• Record extracts:
--------------------

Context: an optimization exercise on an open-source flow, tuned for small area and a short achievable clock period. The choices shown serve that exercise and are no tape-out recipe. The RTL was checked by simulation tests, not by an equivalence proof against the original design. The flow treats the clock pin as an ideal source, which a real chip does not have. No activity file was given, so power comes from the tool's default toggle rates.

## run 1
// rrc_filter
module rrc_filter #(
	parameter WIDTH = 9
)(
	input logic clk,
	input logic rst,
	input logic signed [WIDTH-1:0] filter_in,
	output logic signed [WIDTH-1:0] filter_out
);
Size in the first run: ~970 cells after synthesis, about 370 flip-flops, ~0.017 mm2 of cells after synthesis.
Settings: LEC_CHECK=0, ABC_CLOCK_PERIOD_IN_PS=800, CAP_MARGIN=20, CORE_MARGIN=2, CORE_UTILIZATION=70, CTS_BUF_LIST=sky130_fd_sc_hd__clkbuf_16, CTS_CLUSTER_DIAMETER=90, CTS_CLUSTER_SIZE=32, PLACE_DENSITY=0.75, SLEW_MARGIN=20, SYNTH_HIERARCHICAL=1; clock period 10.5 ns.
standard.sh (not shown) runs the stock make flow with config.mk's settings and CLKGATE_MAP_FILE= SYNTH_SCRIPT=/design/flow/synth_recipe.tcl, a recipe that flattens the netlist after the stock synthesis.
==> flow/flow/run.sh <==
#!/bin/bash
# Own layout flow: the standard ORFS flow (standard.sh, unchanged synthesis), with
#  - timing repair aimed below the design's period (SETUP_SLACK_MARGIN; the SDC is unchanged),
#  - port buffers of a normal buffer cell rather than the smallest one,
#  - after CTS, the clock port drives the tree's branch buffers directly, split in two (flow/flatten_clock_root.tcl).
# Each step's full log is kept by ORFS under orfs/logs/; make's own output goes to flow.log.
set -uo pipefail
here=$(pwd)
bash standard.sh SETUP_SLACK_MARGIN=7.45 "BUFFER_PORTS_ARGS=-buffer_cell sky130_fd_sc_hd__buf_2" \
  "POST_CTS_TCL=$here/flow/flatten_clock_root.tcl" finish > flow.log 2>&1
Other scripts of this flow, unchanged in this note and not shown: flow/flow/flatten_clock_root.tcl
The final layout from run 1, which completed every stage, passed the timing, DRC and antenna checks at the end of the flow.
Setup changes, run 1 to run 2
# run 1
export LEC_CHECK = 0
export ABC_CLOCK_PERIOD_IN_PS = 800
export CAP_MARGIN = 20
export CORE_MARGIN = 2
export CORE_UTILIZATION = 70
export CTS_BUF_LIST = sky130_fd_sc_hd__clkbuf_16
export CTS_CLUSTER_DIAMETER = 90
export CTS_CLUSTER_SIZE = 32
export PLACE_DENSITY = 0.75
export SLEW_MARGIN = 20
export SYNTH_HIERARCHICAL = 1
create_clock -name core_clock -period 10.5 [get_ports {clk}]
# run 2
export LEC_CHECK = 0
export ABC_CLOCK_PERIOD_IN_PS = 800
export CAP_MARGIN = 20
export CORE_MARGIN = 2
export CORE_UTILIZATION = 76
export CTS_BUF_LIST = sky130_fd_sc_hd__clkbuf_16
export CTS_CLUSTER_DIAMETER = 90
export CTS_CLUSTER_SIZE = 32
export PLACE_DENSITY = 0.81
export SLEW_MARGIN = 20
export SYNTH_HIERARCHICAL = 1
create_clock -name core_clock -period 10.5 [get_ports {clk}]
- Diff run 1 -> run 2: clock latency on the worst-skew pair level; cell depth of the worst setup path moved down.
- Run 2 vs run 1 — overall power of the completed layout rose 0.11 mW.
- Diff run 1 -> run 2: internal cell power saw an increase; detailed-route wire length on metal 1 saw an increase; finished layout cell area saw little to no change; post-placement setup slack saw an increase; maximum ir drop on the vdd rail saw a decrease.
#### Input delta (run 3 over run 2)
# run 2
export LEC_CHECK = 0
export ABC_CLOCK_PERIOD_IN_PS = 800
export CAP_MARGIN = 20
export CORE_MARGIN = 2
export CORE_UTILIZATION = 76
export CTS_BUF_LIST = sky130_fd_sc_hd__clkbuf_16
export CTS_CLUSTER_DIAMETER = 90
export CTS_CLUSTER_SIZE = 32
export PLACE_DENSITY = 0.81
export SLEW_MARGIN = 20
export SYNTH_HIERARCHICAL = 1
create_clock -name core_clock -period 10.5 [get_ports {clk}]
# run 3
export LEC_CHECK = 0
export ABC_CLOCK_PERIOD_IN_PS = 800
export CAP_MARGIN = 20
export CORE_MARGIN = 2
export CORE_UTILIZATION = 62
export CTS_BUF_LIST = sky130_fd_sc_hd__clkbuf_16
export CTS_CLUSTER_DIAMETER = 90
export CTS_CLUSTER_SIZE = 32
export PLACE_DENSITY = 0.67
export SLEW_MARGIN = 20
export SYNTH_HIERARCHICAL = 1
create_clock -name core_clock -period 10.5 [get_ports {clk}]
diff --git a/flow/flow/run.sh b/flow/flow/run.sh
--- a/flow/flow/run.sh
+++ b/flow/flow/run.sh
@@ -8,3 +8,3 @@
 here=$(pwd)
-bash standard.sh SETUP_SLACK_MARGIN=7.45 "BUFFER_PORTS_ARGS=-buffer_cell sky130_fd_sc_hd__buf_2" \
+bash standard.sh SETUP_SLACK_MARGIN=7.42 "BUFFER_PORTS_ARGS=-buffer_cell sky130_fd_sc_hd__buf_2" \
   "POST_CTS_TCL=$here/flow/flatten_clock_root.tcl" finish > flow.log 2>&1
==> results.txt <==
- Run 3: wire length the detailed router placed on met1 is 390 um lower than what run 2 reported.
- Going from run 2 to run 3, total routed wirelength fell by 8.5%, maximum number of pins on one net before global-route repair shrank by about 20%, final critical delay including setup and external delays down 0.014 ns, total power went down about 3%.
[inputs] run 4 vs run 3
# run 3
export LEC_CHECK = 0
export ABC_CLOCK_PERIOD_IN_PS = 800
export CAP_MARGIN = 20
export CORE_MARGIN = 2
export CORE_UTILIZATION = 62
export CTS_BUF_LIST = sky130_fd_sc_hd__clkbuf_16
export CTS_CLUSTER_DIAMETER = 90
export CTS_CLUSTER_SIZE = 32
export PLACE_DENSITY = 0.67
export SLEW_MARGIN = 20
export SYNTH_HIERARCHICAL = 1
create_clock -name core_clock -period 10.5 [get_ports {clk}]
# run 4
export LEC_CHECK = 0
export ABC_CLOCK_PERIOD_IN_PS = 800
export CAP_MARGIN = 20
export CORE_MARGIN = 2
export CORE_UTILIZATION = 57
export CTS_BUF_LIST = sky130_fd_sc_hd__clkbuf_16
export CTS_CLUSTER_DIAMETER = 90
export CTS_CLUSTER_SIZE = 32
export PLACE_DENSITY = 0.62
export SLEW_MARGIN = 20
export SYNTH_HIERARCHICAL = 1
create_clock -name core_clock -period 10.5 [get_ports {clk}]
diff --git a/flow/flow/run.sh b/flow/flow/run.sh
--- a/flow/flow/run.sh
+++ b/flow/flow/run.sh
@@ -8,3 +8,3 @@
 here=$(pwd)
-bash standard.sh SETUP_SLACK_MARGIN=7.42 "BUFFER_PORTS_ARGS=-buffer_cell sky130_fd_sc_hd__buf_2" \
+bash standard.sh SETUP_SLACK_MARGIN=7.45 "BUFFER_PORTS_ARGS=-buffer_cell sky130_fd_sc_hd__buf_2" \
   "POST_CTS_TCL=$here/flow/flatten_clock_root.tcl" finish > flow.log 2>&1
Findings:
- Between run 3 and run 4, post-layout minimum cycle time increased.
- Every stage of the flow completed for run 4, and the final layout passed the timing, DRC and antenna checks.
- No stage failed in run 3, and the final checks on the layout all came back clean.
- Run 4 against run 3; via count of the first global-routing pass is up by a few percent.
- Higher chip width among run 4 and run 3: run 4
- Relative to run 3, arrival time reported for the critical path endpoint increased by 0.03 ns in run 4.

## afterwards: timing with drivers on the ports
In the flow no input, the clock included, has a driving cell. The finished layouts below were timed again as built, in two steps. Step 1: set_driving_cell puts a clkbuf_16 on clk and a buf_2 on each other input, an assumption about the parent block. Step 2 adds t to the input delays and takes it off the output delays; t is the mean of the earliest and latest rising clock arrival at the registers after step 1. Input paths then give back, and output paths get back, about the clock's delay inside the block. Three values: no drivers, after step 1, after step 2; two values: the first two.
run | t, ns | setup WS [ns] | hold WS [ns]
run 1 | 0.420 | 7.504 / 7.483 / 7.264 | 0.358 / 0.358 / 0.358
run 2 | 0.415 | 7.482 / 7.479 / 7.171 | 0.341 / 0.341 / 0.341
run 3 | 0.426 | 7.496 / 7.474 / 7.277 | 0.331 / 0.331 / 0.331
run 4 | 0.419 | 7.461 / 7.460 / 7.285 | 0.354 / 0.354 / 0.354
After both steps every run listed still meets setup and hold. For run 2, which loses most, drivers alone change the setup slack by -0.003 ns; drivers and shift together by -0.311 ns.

--------------------

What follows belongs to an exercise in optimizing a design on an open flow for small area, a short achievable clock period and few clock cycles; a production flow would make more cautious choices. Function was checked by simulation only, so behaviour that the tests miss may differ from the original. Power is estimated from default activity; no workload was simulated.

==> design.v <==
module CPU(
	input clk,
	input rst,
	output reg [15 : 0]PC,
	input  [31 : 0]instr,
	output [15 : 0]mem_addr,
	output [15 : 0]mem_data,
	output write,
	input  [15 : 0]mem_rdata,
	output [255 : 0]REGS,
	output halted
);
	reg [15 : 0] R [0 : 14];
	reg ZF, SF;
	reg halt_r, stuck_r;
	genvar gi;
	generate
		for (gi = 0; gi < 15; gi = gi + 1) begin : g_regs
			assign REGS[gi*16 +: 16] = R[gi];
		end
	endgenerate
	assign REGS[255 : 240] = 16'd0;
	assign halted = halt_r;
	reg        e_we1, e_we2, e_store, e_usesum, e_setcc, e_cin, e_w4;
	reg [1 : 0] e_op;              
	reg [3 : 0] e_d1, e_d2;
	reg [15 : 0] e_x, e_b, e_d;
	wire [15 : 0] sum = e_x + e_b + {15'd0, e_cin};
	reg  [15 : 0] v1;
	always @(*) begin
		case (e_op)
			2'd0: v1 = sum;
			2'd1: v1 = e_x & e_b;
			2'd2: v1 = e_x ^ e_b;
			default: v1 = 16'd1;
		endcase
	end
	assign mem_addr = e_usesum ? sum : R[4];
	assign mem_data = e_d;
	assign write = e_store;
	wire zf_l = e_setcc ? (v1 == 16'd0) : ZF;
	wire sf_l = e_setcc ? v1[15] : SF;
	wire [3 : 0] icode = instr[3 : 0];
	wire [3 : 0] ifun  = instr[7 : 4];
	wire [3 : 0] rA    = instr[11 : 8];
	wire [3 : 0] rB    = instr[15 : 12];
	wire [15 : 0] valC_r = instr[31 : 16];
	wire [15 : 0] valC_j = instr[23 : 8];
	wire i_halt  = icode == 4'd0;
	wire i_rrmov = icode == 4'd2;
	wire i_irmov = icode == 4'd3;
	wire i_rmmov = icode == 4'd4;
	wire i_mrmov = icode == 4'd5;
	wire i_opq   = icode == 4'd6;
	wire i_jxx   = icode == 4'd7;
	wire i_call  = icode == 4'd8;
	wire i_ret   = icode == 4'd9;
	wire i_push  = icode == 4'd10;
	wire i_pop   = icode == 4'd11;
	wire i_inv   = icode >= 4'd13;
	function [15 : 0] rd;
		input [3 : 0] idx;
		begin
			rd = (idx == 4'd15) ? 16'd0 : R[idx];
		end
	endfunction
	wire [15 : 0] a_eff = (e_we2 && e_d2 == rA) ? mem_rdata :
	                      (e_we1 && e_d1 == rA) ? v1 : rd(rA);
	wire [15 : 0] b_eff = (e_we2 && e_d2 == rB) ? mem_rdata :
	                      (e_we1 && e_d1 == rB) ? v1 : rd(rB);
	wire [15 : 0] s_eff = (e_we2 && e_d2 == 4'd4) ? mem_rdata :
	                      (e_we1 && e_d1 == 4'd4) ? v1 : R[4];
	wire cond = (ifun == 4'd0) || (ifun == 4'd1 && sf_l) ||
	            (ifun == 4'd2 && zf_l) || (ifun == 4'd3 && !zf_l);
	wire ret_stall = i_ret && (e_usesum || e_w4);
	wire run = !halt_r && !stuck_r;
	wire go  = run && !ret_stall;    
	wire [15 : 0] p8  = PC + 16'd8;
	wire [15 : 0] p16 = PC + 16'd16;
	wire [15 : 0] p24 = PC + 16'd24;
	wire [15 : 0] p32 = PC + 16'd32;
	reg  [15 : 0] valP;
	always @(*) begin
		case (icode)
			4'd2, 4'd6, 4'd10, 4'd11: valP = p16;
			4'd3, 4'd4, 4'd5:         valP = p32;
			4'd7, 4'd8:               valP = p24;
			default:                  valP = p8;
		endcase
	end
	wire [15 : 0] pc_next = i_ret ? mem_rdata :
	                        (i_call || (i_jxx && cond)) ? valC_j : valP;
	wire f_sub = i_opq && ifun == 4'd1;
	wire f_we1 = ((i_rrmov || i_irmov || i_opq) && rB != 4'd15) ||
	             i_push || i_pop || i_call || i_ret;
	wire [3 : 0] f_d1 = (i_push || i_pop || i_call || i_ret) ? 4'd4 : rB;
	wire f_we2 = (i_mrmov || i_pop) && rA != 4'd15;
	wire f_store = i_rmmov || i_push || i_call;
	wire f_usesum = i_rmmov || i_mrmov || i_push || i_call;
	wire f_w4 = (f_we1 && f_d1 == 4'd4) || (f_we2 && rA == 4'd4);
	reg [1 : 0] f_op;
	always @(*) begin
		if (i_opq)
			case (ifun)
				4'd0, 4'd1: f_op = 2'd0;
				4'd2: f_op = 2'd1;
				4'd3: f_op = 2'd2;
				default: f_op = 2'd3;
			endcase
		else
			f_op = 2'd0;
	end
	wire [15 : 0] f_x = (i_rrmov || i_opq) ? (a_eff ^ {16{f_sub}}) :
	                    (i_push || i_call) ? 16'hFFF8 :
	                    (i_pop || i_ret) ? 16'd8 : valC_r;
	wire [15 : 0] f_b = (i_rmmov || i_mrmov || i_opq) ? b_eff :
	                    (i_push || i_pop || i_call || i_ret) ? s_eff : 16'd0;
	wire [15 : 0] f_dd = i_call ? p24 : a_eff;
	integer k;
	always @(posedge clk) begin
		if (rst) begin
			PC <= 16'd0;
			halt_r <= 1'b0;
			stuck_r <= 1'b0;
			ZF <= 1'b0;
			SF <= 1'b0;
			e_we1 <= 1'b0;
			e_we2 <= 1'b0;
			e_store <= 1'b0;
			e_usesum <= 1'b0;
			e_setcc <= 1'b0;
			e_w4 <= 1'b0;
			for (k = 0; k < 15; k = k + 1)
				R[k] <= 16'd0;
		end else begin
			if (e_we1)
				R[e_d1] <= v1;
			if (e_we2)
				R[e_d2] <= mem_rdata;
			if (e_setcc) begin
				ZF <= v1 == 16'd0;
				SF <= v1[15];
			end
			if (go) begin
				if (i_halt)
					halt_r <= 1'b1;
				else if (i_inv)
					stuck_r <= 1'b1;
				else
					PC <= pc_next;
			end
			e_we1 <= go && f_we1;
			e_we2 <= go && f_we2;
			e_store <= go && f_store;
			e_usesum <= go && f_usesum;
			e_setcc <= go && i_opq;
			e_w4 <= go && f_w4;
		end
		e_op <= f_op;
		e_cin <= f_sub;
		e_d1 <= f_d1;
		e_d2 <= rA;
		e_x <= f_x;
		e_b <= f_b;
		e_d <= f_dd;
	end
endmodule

--------------------

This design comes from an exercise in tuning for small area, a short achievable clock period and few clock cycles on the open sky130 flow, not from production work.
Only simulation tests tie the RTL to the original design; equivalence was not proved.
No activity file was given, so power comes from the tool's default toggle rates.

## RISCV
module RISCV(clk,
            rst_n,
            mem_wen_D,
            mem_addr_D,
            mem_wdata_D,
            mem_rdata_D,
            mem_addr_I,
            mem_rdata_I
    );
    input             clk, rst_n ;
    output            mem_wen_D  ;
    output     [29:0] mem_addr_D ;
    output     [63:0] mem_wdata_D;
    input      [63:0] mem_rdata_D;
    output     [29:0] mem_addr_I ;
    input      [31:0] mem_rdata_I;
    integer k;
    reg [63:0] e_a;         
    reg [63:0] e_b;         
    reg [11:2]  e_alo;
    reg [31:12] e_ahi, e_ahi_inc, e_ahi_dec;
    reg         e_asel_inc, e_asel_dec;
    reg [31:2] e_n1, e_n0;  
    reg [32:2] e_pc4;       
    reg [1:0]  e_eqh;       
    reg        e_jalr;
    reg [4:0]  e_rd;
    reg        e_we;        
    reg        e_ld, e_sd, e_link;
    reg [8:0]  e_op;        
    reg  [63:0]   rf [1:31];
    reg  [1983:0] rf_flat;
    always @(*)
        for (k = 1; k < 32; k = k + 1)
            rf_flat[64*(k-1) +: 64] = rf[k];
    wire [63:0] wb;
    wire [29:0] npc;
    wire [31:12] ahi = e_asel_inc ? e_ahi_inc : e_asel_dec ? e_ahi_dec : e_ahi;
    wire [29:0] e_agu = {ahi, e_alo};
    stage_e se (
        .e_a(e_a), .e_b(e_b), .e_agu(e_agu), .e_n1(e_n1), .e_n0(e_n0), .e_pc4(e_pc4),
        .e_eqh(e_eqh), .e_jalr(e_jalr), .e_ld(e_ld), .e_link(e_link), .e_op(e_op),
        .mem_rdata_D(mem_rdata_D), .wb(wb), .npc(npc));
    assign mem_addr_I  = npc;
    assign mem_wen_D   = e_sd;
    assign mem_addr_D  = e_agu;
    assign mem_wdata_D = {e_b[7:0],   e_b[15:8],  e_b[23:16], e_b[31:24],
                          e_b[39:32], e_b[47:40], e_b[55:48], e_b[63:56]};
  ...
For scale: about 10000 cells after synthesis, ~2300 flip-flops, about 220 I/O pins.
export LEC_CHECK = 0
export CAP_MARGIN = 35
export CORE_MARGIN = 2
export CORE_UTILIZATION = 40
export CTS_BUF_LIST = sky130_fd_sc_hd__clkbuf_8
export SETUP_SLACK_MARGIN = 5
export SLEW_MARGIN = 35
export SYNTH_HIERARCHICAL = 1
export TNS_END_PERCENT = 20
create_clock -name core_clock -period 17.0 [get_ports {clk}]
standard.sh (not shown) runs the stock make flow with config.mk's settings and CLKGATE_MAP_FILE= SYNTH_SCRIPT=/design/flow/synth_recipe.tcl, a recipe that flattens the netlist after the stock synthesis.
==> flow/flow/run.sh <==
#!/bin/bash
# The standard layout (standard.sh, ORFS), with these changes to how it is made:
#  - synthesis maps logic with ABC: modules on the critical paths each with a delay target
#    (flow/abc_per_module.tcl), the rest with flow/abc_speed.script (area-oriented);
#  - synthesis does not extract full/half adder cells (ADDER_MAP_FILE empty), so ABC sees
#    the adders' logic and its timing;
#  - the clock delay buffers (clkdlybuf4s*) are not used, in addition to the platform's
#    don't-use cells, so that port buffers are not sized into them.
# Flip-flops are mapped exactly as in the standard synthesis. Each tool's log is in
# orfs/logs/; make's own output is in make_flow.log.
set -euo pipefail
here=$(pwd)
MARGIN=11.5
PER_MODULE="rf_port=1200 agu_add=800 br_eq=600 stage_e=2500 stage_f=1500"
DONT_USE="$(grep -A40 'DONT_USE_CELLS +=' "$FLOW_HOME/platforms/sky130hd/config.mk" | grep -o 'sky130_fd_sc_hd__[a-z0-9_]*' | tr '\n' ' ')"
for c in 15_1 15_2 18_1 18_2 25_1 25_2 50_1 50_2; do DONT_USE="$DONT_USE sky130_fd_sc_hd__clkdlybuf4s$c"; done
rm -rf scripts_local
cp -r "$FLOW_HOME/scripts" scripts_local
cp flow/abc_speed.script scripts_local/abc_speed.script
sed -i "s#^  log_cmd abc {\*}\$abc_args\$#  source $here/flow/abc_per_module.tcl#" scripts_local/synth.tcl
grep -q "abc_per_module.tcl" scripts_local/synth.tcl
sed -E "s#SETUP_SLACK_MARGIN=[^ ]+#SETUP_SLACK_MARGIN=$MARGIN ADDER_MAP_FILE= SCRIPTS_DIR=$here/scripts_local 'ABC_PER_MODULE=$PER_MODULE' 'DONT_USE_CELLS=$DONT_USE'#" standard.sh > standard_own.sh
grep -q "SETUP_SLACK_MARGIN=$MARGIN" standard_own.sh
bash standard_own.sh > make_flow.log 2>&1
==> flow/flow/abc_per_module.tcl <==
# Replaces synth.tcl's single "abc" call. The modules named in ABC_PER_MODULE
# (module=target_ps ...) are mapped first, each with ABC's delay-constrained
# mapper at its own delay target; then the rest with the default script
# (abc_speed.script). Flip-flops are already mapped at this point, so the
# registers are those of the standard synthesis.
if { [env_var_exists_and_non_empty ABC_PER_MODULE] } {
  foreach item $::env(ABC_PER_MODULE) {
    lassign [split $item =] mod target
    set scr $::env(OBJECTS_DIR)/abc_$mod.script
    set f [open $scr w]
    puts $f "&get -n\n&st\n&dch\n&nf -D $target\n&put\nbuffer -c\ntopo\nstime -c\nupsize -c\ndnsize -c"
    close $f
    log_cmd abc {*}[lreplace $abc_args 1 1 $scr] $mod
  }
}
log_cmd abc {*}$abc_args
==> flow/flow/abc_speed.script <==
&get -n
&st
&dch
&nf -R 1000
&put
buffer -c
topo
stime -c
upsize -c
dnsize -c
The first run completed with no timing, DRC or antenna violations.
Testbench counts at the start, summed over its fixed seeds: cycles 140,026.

--------------------

• Task details:
Throughout the data above, copy all lines where the word "that" is found.

• Reply to the exercise:
Context: an optimization exercise on an open-source flow, tuned for small area and a short achievable clock period. The choices shown serve that exercise and are no tape-out recipe. The RTL was checked by simulation tests, not by an equivalence proof against the original design. The flow treats the clock pin as an ideal source, which a real chip does not have. No activity file was given, so power comes from the tool's default toggle rates.
standard.sh (not shown) runs the stock make flow with config.mk's settings and CLKGATE_MAP_FILE= SYNTH_SCRIPT=/design/flow/synth_recipe.tcl, a recipe that flattens the netlist after the stock synthesis.
What follows belongs to an exercise in optimizing a design on an open flow for small area, a short achievable clock period and few clock cycles; a production flow would make more cautious choices. Function was checked by simulation only, so behaviour that the tests miss may differ from the original. Power is estimated from default activity; no workload was simulated.
standard.sh (not shown) runs the stock make flow with config.mk's settings and CLKGATE_MAP_FILE= SYNTH_SCRIPT=/design/flow/synth_recipe.tcl, a recipe that flattens the netlist after the stock synthesis.
#    don't-use cells, so that port buffers are not sized into them.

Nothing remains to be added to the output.